* **Work task**
Look through the data below for the line with "- count of clock-buffer", and transcribe it exactly together with each line after it up to and including the line with "3270 (was 3418)". Give nothing else.

--- Data in this exercise Enclosed Below ---

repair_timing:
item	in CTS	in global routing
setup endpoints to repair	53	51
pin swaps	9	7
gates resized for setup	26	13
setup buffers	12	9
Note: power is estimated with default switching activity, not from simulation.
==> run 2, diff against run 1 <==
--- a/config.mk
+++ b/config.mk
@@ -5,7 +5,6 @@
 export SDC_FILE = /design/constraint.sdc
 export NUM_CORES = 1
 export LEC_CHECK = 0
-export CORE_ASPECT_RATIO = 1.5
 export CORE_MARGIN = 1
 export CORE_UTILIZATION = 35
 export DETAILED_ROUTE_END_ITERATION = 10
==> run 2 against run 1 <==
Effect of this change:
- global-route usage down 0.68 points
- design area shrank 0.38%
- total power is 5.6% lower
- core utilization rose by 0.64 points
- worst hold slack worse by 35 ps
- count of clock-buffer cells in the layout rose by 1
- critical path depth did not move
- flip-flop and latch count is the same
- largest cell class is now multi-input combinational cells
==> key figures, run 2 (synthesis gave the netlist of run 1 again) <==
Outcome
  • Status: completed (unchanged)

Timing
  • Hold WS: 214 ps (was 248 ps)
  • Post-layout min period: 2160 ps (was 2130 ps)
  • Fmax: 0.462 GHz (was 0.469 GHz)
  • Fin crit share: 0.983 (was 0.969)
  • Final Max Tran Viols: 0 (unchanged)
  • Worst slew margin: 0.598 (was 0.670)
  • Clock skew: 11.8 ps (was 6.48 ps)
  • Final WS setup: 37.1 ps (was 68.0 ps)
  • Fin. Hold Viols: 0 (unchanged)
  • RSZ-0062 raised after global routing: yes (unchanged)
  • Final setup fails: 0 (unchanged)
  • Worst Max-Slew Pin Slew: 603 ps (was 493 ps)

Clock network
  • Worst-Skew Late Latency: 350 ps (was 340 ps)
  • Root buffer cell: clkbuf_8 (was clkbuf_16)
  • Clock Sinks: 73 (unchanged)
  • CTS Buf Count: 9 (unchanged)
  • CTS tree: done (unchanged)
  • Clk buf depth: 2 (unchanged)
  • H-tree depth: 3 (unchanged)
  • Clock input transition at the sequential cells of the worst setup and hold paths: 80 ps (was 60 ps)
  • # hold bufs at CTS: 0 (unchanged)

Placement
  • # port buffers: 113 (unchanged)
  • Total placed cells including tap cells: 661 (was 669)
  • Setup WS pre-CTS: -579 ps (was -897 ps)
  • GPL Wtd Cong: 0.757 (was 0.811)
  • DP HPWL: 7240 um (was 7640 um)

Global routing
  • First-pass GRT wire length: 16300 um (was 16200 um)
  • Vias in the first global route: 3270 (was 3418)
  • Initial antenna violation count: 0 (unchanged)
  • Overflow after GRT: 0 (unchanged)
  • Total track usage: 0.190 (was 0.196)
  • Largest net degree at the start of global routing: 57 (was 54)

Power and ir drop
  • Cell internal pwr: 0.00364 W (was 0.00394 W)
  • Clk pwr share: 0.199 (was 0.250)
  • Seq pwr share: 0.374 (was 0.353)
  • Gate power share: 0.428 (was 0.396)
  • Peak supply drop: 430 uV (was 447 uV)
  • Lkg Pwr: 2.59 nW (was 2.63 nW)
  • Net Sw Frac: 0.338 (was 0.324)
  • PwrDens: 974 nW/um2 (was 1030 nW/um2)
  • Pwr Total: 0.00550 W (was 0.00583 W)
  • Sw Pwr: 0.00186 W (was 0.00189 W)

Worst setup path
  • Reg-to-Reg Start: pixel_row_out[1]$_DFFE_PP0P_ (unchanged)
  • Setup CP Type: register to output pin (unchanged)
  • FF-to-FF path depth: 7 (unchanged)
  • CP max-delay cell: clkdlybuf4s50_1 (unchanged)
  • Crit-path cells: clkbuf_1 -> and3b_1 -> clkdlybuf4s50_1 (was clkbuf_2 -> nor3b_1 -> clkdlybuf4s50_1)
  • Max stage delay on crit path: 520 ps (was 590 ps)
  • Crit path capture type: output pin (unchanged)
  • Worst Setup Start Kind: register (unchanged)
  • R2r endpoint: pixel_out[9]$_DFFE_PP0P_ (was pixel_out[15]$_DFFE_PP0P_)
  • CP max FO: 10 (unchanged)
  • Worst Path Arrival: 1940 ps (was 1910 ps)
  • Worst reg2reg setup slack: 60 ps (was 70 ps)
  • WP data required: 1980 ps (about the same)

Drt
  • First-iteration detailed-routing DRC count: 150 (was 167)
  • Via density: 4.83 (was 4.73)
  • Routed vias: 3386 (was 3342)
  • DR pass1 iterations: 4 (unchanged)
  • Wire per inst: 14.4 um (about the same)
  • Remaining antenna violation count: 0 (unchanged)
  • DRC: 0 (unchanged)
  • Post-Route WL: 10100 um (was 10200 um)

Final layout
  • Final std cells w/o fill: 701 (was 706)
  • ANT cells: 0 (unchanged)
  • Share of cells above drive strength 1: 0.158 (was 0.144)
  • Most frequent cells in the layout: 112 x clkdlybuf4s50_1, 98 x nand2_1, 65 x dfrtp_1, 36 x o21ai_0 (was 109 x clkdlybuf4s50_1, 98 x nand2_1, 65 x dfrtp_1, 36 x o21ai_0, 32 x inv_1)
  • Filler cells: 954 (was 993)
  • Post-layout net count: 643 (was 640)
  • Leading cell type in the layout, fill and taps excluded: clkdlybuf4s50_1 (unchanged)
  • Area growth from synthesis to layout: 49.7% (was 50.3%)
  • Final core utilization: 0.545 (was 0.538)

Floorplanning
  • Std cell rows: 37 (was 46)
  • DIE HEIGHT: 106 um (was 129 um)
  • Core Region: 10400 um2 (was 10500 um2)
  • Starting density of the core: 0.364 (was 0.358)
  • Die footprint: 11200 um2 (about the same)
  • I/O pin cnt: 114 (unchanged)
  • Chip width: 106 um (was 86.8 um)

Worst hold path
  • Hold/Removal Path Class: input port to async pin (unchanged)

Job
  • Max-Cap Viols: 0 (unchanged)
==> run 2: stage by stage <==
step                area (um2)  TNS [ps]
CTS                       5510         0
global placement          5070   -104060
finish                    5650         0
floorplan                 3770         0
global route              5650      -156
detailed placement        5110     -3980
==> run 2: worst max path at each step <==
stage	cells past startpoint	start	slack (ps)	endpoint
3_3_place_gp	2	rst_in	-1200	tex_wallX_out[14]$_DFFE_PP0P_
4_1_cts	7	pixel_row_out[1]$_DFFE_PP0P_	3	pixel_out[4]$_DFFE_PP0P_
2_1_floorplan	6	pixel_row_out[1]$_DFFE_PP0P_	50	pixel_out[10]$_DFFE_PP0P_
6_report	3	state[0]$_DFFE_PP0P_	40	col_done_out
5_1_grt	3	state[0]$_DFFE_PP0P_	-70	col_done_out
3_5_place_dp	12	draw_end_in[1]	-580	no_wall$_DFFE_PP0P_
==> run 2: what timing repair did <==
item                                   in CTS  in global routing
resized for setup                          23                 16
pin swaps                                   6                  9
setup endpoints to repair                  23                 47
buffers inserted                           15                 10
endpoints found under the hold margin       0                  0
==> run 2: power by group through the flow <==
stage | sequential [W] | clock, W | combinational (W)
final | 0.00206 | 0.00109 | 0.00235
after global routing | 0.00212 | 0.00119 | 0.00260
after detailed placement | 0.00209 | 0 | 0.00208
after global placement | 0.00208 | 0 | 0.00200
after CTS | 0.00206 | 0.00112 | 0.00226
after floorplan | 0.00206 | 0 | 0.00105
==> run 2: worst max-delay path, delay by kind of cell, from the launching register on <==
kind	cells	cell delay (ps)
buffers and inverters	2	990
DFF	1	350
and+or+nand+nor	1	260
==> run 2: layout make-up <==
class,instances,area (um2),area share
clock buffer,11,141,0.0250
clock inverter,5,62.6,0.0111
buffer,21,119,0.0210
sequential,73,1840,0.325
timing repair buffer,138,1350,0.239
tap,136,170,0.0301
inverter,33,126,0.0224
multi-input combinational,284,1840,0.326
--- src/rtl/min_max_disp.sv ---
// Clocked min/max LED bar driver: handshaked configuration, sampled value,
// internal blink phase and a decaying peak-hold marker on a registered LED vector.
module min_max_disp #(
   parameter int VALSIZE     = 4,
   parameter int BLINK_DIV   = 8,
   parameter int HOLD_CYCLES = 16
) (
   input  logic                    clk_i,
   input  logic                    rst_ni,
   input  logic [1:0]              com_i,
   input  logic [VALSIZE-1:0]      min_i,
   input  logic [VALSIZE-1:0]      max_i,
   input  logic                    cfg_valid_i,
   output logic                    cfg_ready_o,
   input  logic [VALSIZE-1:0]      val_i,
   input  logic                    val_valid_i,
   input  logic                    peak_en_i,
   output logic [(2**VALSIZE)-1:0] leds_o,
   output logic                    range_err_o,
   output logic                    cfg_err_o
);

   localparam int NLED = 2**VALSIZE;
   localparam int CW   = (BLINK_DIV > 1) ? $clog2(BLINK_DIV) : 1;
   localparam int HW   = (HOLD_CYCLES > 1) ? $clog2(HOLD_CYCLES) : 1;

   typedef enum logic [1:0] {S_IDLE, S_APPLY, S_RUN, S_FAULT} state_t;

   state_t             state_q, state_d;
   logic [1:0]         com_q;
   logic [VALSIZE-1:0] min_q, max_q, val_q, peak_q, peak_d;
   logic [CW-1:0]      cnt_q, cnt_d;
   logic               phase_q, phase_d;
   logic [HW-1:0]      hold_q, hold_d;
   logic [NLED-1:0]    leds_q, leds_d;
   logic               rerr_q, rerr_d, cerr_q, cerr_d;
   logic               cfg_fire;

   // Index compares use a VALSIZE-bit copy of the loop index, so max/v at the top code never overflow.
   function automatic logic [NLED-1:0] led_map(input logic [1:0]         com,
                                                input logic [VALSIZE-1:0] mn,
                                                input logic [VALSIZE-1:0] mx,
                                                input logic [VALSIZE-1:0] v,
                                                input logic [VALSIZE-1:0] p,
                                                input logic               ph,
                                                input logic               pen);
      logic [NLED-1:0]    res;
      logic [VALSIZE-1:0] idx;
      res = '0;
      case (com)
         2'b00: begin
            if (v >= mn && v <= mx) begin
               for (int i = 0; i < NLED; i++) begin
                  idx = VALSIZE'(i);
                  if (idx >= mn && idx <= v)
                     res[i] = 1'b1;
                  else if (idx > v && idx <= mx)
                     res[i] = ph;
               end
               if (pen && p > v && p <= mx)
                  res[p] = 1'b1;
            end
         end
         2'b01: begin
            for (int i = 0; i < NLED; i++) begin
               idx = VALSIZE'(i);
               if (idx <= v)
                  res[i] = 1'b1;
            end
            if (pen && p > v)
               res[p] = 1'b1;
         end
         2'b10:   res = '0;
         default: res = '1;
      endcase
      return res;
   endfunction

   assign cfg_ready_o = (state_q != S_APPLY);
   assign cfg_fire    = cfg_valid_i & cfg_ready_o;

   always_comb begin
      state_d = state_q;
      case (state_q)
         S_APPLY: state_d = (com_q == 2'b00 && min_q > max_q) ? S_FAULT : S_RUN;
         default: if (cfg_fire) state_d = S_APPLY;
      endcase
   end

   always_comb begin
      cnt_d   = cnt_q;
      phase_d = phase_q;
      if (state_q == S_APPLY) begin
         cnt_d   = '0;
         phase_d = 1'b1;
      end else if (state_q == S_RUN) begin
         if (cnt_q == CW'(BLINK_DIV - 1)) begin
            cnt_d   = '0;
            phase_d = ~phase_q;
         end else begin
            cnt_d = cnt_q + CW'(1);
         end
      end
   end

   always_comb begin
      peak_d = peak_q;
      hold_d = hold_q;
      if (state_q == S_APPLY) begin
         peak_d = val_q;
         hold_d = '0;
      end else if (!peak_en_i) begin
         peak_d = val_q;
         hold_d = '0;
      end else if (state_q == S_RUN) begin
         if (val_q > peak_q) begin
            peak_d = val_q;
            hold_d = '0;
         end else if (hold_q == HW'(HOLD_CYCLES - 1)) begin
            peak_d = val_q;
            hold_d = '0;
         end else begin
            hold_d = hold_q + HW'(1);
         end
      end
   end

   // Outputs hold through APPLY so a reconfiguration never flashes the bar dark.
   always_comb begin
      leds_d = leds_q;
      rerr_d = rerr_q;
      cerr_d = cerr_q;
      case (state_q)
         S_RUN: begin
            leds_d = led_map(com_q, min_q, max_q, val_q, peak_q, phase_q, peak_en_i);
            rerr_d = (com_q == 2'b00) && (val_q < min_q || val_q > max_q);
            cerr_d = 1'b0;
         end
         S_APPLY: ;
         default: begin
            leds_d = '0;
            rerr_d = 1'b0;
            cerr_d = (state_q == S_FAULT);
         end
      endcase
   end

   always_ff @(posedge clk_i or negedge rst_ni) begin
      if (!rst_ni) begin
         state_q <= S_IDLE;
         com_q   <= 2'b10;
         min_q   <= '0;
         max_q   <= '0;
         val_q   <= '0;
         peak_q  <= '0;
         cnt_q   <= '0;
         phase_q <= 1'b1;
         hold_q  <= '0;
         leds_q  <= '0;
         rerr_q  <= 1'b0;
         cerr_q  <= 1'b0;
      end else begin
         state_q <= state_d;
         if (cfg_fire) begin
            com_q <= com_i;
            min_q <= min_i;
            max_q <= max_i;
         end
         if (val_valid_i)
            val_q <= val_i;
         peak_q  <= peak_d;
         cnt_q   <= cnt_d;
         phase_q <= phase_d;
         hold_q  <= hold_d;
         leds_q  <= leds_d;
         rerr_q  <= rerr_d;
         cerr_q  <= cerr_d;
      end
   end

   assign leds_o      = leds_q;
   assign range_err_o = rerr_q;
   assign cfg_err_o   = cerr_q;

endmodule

--- End of Enclosed Data in this exercise ---
--- Data in this exercise Enclosed Below ---

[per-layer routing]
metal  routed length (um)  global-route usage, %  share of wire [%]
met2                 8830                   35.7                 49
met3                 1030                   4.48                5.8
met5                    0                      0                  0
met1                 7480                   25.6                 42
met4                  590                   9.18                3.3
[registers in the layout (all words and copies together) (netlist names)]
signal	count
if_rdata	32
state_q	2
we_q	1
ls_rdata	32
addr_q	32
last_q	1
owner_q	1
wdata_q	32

--- End of Enclosed Data in this exercise ---

* **Answer space**
- count of clock-buffer cells in the layout rose by 1
- critical path depth did not move
- flip-flop and latch count is the same
- largest cell class is now multi-input combinational cells
==> key figures, run 2 (synthesis gave the netlist of run 1 again) <==
Outcome
  • Status: completed (unchanged)

Timing
  • Hold WS: 214 ps (was 248 ps)
  • Post-layout min period: 2160 ps (was 2130 ps)
  • Fmax: 0.462 GHz (was 0.469 GHz)
  • Fin crit share: 0.983 (was 0.969)
  • Final Max Tran Viols: 0 (unchanged)
  • Worst slew margin: 0.598 (was 0.670)
  • Clock skew: 11.8 ps (was 6.48 ps)
  • Final WS setup: 37.1 ps (was 68.0 ps)
  • Fin. Hold Viols: 0 (unchanged)
  • RSZ-0062 raised after global routing: yes (unchanged)
  • Final setup fails: 0 (unchanged)
  • Worst Max-Slew Pin Slew: 603 ps (was 493 ps)

Clock network
  • Worst-Skew Late Latency: 350 ps (was 340 ps)
  • Root buffer cell: clkbuf_8 (was clkbuf_16)
  • Clock Sinks: 73 (unchanged)
  • CTS Buf Count: 9 (unchanged)
  • CTS tree: done (unchanged)
  • Clk buf depth: 2 (unchanged)
  • H-tree depth: 3 (unchanged)
  • Clock input transition at the sequential cells of the worst setup and hold paths: 80 ps (was 60 ps)
  • # hold bufs at CTS: 0 (unchanged)

Placement
  • # port buffers: 113 (unchanged)
  • Total placed cells including tap cells: 661 (was 669)
  • Setup WS pre-CTS: -579 ps (was -897 ps)
  • GPL Wtd Cong: 0.757 (was 0.811)
  • DP HPWL: 7240 um (was 7640 um)

Global routing
  • First-pass GRT wire length: 16300 um (was 16200 um)
  • Vias in the first global route: 3270 (was 3418)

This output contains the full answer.